Please quote exactly the lines below from the line containing "sequential cells by" to the line containing "run 2 against", both lines included, and nothing else.

Saved entries:
========================================
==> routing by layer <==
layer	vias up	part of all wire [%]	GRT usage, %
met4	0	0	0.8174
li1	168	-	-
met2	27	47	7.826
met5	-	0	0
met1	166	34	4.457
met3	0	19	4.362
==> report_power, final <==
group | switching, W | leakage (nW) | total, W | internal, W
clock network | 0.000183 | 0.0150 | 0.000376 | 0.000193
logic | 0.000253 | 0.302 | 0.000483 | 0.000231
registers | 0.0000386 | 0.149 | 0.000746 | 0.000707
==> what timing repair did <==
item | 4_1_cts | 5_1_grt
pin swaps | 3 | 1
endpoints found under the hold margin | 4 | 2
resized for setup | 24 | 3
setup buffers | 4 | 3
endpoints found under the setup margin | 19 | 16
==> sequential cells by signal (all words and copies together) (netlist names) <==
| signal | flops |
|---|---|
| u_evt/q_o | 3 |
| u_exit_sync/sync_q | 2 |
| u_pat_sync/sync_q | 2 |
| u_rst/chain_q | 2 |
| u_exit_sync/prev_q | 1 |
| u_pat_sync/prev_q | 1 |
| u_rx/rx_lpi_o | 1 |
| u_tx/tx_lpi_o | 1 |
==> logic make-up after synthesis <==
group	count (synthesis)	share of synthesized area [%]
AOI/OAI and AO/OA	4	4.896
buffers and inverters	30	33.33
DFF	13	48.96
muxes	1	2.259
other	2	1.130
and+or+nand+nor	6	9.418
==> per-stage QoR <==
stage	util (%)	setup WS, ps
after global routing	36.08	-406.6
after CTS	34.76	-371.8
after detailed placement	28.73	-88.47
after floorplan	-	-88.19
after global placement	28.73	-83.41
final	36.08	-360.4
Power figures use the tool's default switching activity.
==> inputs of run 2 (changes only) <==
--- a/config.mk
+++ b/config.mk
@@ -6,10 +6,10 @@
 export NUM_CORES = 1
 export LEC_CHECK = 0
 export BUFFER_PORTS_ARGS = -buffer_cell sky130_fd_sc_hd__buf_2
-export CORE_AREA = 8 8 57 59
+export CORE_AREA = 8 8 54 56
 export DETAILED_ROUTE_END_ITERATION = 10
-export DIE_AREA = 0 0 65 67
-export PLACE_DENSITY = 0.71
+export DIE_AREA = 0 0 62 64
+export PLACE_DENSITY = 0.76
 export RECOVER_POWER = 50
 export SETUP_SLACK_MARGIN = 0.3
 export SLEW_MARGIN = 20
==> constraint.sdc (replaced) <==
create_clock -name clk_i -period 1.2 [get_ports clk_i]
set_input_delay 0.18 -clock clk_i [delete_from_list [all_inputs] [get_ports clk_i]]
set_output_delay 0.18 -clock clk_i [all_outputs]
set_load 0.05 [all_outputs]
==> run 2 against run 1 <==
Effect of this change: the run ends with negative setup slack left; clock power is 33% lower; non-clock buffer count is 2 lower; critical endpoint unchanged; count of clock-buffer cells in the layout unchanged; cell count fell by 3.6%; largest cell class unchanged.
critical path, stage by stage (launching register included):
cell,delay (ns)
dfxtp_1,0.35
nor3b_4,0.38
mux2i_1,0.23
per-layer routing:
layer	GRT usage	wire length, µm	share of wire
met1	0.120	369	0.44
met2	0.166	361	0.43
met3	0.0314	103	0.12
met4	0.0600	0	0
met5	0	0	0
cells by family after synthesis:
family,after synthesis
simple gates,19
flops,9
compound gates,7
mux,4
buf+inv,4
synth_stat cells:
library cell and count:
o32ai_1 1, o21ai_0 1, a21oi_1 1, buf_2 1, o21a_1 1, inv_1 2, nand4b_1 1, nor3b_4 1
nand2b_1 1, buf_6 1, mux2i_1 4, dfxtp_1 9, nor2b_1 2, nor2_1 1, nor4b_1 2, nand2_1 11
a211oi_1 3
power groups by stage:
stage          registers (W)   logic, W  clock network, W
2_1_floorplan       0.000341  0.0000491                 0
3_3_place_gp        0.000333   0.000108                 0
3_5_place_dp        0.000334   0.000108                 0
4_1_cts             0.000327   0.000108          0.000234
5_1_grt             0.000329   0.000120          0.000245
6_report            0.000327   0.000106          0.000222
### config.mk
export PLATFORM = sky130hd
export DESIGN_NAME = banked_reg_file
export DESIGN_NICKNAME = d
export VERILOG_FILES = /design/src/rtl/banked_rf_pkg.sv /design/src/rtl/banked_rf_map.sv /design/src/rtl/banked_rf_store.sv /design/src/rtl/banked_reg_file.sv
export SDC_FILE = /design/constraint.sdc
export NUM_CORES = 2
export LEC_CHECK = 0
export BUFFER_PORTS_ARGS = -buffer_cell sky130_fd_sc_hd__buf_2
export CAP_MARGIN = 10
export CORE_UTILIZATION = 25
export DETAILED_ROUTE_END_ITERATION = 8
export GPL_TIMING_DRIVEN = 0
export PLACE_DENSITY = 0.43
export SLEW_MARGIN = 10
export SYNTH_ARGS = -nofsm -noshare
export SYNTH_HDL_FRONTEND = slang
export SYNTH_SLANG_ARGS = --single-unit
### constraint.sdc
create_clock -name clk -period 5.25 [get_ports clk]
set_clock_uncertainty 0.05 [all_clocks]
set_input_delay 0.525 -clock clk [delete_from_list [all_inputs] [get_ports clk]]
set_output_delay 0.525 -clock clk [all_outputs]
set_load 0.1 [all_outputs]
### src/rtl/banked_rf_pkg.sv
package banked_rf_pkg;

    localparam int DATA_W     = 32;
    localparam int IDX_W      = 4;
    localparam int ARCH_REGS  = 15;               // indices 0..14 live here
    localparam int FIQ_FIRST  = 8;                // first index private to fast interrupt
    localparam int PRIV_FIRST = 13;               // first index private to other exception modes
    localparam int PRIV_MODES = 4;
    localparam int RD_PORTS   = 2;

    localparam int FIQ_N     = ARCH_REGS - FIQ_FIRST;
    localparam int PRIV_N    = ARCH_REGS - PRIV_FIRST;
    localparam int FIQ_BASE  = ARCH_REGS;
    localparam int PRIV_BASE = FIQ_BASE + FIQ_N;
    localparam int NUM_PHYS  = PRIV_BASE + PRIV_MODES * PRIV_N;
    localparam int PHYS_W    = $clog2(NUM_PHYS);

    typedef enum logic [4:0] {
        MODE_USR = 5'b10000,
        MODE_FIQ = 5'b10001,
        MODE_IRQ = 5'b10010,
        MODE_SVC = 5'b10011,
        MODE_ABT = 5'b10111,
        MODE_UND = 5'b11011,
        MODE_SYS = 5'b11111
    } cpu_mode_e;

    typedef struct packed {
        logic              ok;
        logic [PHYS_W-1:0] slot;
    } phys_ref_t;

    // Rank of a two-register exception bank; -1 when the mode has none.
    function automatic int priv_rank(input logic [4:0] mode);
        case (mode)
            MODE_IRQ: return 0;
            MODE_SVC: return 1;
            MODE_ABT: return 2;
            MODE_UND: return 3;
            default:  return -1;
        endcase
    endfunction

    function automatic phys_ref_t map_index(input logic [4:0]       mode,
                                            input logic             usr_force,
                                            input logic [IDX_W-1:0] idx);
        phys_ref_t r;
        int        rank;
        int        ix;
        ix     = int'(idx);
        rank   = priv_rank(mode);
        r.ok   = (ix < ARCH_REGS);
        r.slot = r.ok ? PHYS_W'(ix) : '0;
        if (r.ok && !usr_force) begin
            if (mode == MODE_FIQ && ix >= FIQ_FIRST)
                r.slot = PHYS_W'(FIQ_BASE + ix - FIQ_FIRST);
            else if (rank >= 0 && ix >= PRIV_FIRST)
                r.slot = PHYS_W'(PRIV_BASE + rank * PRIV_N + ix - PRIV_FIRST);
        end
        return r;
    endfunction

endpackage

### src/rtl/banked_rf_map.sv
module banked_rf_map
    import banked_rf_pkg::*;
(
    input  logic [4:0]       mode_i,
    input  logic             usr_force_i,
    input  logic [IDX_W-1:0] idx_i,
    output logic [PHYS_W-1:0] slot_o,
    output logic             ok_o
);
    phys_ref_t ref_q;

    always_comb begin
        ref_q  = map_index(mode_i, usr_force_i, idx_i);
        slot_o = ref_q.slot;
        ok_o   = ref_q.ok;
    end
endmodule

### src/rtl/banked_rf_store.sv
module banked_rf_store
    import banked_rf_pkg::*;
(
    input  logic              clk,
    input  logic              rst,
    input  logic              we_i,
    input  logic [PHYS_W-1:0] waddr_i,
    input  logic [DATA_W-1:0] wdata_i,
    input  logic [PHYS_W-1:0] raddr_i [RD_PORTS],
    output logic [DATA_W-1:0] rdata_o [RD_PORTS]
);
    logic [DATA_W-1:0] mem [NUM_PHYS];

    always_ff @(posedge clk) begin
        if (rst) begin
            for (int i = 0; i < NUM_PHYS; i++) mem[i] <= '0;
        end else if (we_i) begin
            mem[waddr_i] <= wdata_i;
        end
    end

    // Plain flop read: no path from the write port, so a same-cycle read sees old data.
    for (genvar p = 0; p < RD_PORTS; p++) begin : g_rd
        assign rdata_o[p] = mem[raddr_i[p]];
    end

    // a committed write is held in its slot on the next cycle
    a_r8_write_lands: assert property (@(posedge clk) disable iff (rst)
        we_i |=> mem[$past(waddr_i)] == $past(wdata_i));
endmodule

### src/rtl/banked_reg_file.sv
module banked_reg_file
    import banked_rf_pkg::*;
(
    input  logic        clk,
    input  logic        rst,
    input  logic [4:0]  mode_i,
    input  logic        usr_bank_i,
    input  logic [3:0]  rd_a_idx_i,
    output logic [31:0] rd_a_data_o,
    input  logic [3:0]  rd_b_idx_i,
    output logic [31:0] rd_b_data_o,
    input  logic        wr_en_i,
    input  logic [3:0]  wr_idx_i,
    input  logic [31:0] wr_data_i
);
    logic [IDX_W-1:0]  rd_idx  [RD_PORTS];
    logic [PHYS_W-1:0] rd_slot [RD_PORTS];
    logic              rd_ok   [RD_PORTS];
    logic [DATA_W-1:0] rd_raw  [RD_PORTS];
    logic [PHYS_W-1:0] wr_slot;
    logic              wr_ok;

    assign rd_idx[0] = rd_a_idx_i;
    assign rd_idx[1] = rd_b_idx_i;

    for (genvar p = 0; p < RD_PORTS; p++) begin : g_rmap
        banked_rf_map u_rmap (
            .mode_i      (mode_i),
            .usr_force_i (usr_bank_i),
            .idx_i       (rd_idx[p]),
            .slot_o      (rd_slot[p]),
            .ok_o        (rd_ok[p])
        );
    end

    banked_rf_map u_wmap (
        .mode_i      (mode_i),
        .usr_force_i (usr_bank_i),
        .idx_i       (wr_idx_i),
        .slot_o      (wr_slot),
        .ok_o        (wr_ok)
    );

    banked_rf_store u_store (
        .clk     (clk),
        .rst     (rst),
        .we_i    (wr_en_i && wr_ok),
        .waddr_i (wr_slot),
        .wdata_i (wr_data_i),
        .raddr_i (rd_slot),
        .rdata_o (rd_raw)
    );

    assign rd_a_data_o = rd_ok[0] ? rd_raw[0] : '0;
    assign rd_b_data_o = rd_ok[1] ? rd_raw[1] : '0;

    // the cycle after reset, both ports read zero
    a_r1_reset_clears: assert property (@(posedge clk) disable iff (rst)
        $past(rst) |-> (rd_a_data_o == '0 && rd_b_data_o == '0));

    // low indices are shared by all modes
    a_r2_low_shared: assert property (@(posedge clk) disable iff (rst)
        (int'(wr_idx_i) < FIQ_FIRST) |-> (wr_slot == PHYS_W'(wr_idx_i)));

    // fast-interrupt upper indices land outside the user bank
    a_r4_fiq_private: assert property (@(posedge clk) disable iff (rst)
        (mode_i == MODE_FIQ && !usr_bank_i && int'(rd_a_idx_i) >= FIQ_FIRST
         && int'(rd_a_idx_i) < ARCH_REGS) |-> (int'(rd_slot[0]) >= ARCH_REGS));

    // the override keeps every valid access in the user bank
    a_r6_force_user: assert property (@(posedge clk) disable iff (rst)
        (usr_bank_i && wr_ok) |-> (int'(wr_slot) < ARCH_REGS));

    // index 15 reads zero on both ports
    a_r7_pc_slot_zero: assert property (@(posedge clk) disable iff (rst)
        (rd_a_idx_i == 4'hF) |-> (rd_a_data_o == '0));
    a_r7_pc_slot_zero_b: assert property (@(posedge clk) disable iff (rst)
        (rd_b_idx_i == 4'hF) |-> (rd_b_data_o == '0));
endmodule

==> run metrics <==
YS warnings=0; Max VDD drop=0.348 mV; Global Route Usage Sum=28.0%; post-layout minimum cycle time=5.57 ns; Synth Register Bits=1024; max_slew headroom=5.95%; first-pass GRT wire length=457 mm; setup slack after layout=-0.325 ns; HPWL Detailed=256 mm; Mean Syn Cell Area=10.2 µm²; Power Dens Cells=325 nW/µm²; largest net degree at the start of global routing=33; Final Hold Fails=0; drt pass-1 iters=6; Top Registers=u_store.mem (1024); min-delay worst type=input port to flip-flop; total core area=236000 µm²; gpl congestion=1.00; die area=240000 µm²; max FFs per register=1024; mapped cell area=59600 µm²; Achievable Freq=179 MHz; Worst path slowest cell=a221o_2; DRC=0; final hold slack=0.0622 ns; Hold Crit Start=wr_data_i[2]; CTS tree=built; Final Slew Violations=0; hold path depth=1; Synth cell types=88; Startpoint Class=input port; Biggest register=u_store.mem; P&R area growth vs syn=29.4%; total number of vias=53700; site row count=178; critical path required time=4.68 ns; Iter 0 DRT Violations=8056; failing checks=setup timing; H-tree depth=4; Port Buffers=115; count leader, synth=and2_1; top post-synthesis cells by area=edfxtp_1 52%, and2_1 11%, mux2i_1 5.1%, nand2_1 4.8%, a21oi_1 2.4%; FFs w/ async S/R, synth=0%; RSZ-0062 raised after global routing=yes; initial antenna violation count=42; Die Width=490 µm; crit-path cells=buf_8 -> a21boi_4 -> o21ai_4 -> a21o_4 -> inv_4 -> ha_4 -> inv_6 -> ha_4 -> fa_1 -> nand4b_1 -> a2111oi_2 -> a211o_2 -> buf_12 -> o21ai_4 -> buf_12 -> nand2_8 -> buf_12 -> clkbuf_16 -> a21o_1 -> o311ai_4 -> buf_6 -> o31ai_2 -> a221o_2 -> buf_12; deepest clock path buffer count=3; vias per std cell=5.60; total CTS buffers=133; Synth Instances=5846; FILL cells=24000; Die H=490 µm; nets=6412; final WL=350 mm; hold endpoint=u_store.mem[30][2]; io pins=117; Crit path arrival time=5.00 ns; Final Cycle Share=106%; initial core utilization=25.3%; fin area=77100 µm²; Synthesized Nets=5930; antenna-violating nets left=0; share of the synthesized area in the top cell type=51.6%; sequential element share of the synthesized area=51.6%; clk slew on worst S/H paths=0.06 ns; clock sinks=1024; CP Capture Type=output pin; Setup violations, final=60; CTS root buffer=clkbuf_16; CP Class=input port to output pin; worst-path fanout max=6; Main synth FF type=edfxtp_1; Slew @ Worst Pin=1.41 ns; status=finished, violations left; instance area at placement=64900 µm²; Most Frequent Cell on Critical Path=buf_12; top post-synthesis cells by count=1077 x and2_1, 1024 x edfxtp_1, 756 x nand2_1, 370 x clkbuf_1, 302 x mux2i_1; EDFF count, synth=1024; slowest cell delay on critical path=0.49 ns; layout cells sized above 1=22.3%; cell leakage power=27.6 nW; GRT Residual Overflow=0; drt wl/cell=36.5 µm; vias in the first global route=50800; cell taking the most area after synthesis=edfxtp_1; Max-Cap Viols=0
-- final cells by class --
cell class / instances / area (µm²) / share of cell area [%]
Clock inverter: 66 / 588 / 0.762
Sequential cell: 1024 / 30700 / 39.9
Inverter: 111 / 424 / 0.550
Timing Repair Buffer: 362 / 4370 / 5.67
Multi-Input combinational cell: 4129 / 29700 / 38.5
Clock buffer: 164 / 3490 / 4.52
Antenna cell: 18 / 45.0 / 0.0584
Tap cell: 3150 / 3940 / 5.11
Buffer: 567 / 3850 / 5.00
-- critical path: cells and delay by family --
| kind | cells | cell delay, ns |
|---|---|---|
| compound gates | 10 | 1.97 |
| fa+ha+maj | 3 | 0.94 |
| buf+inv | 9 | 1.28 |
| simple gates | 2 | 0.24 |
-- metrics by stage --
step / TNS, ns / util, % / worst slack [ns] / power, mW / instances
floorplan: -0.391 / - / -0.372 / 12.6 / 5846
global placement: -722.30 / 27.2 / -3.67 / 14.7 / 9111
detailed placement: -432.55 / 27.5 / -2.60 / 14.8 / 9147
CTS: -12.04 / 31.8 / -0.358 / 24.6 / 9528
global route: -12.75 / 32.7 / -0.376 / 25.4 / 9577
finish: -9.25 / 32.7 / -0.325 / 25.0 / 9591
-- metal layers --
metal / global-route usage, % / wire (µm) / up-vias
met5: 0 / 24 / -
met4: 20.7 / 31400 / 4
met3: 5.91 / 33400 / 781
met2: 40.9 / 144000 / 3495
met1: 36.5 / 141000 / 27300
li1: - / - / 22200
========================================
Solution:
==> sequential cells by signal (all words and copies together) (netlist names) <==
| signal | flops |
|---|---|
| u_evt/q_o | 3 |
| u_exit_sync/sync_q | 2 |
| u_pat_sync/sync_q | 2 |
| u_rst/chain_q | 2 |
| u_exit_sync/prev_q | 1 |
| u_pat_sync/prev_q | 1 |
| u_rx/rx_lpi_o | 1 |
| u_tx/tx_lpi_o | 1 |
==> logic make-up after synthesis <==
group	count (synthesis)	share of synthesized area [%]
AOI/OAI and AO/OA	4	4.896
buffers and inverters	30	33.33
DFF	13	48.96
muxes	1	2.259
other	2	1.130
and+or+nand+nor	6	9.418
==> per-stage QoR <==
stage	util (%)	setup WS, ps
after global routing	36.08	-406.6
after CTS	34.76	-371.8
after detailed placement	28.73	-88.47
after floorplan	-	-88.19
after global placement	28.73	-83.41
final	36.08	-360.4
Power figures use the tool's default switching activity.
==> inputs of run 2 (changes only) <==
--- a/config.mk
+++ b/config.mk
@@ -6,10 +6,10 @@
 export NUM_CORES = 1
 export LEC_CHECK = 0
 export BUFFER_PORTS_ARGS = -buffer_cell sky130_fd_sc_hd__buf_2
-export CORE_AREA = 8 8 57 59
+export CORE_AREA = 8 8 54 56
 export DETAILED_ROUTE_END_ITERATION = 10
-export DIE_AREA = 0 0 65 67
-export PLACE_DENSITY = 0.71
+export DIE_AREA = 0 0 62 64
+export PLACE_DENSITY = 0.76
 export RECOVER_POWER = 50
 export SETUP_SLACK_MARGIN = 0.3
 export SLEW_MARGIN = 20
==> constraint.sdc (replaced) <==
create_clock -name clk_i -period 1.2 [get_ports clk_i]
set_input_delay 0.18 -clock clk_i [delete_from_list [all_inputs] [get_ports clk_i]]
set_output_delay 0.18 -clock clk_i [all_outputs]
set_load 0.05 [all_outputs]
==> run 2 against run 1 <==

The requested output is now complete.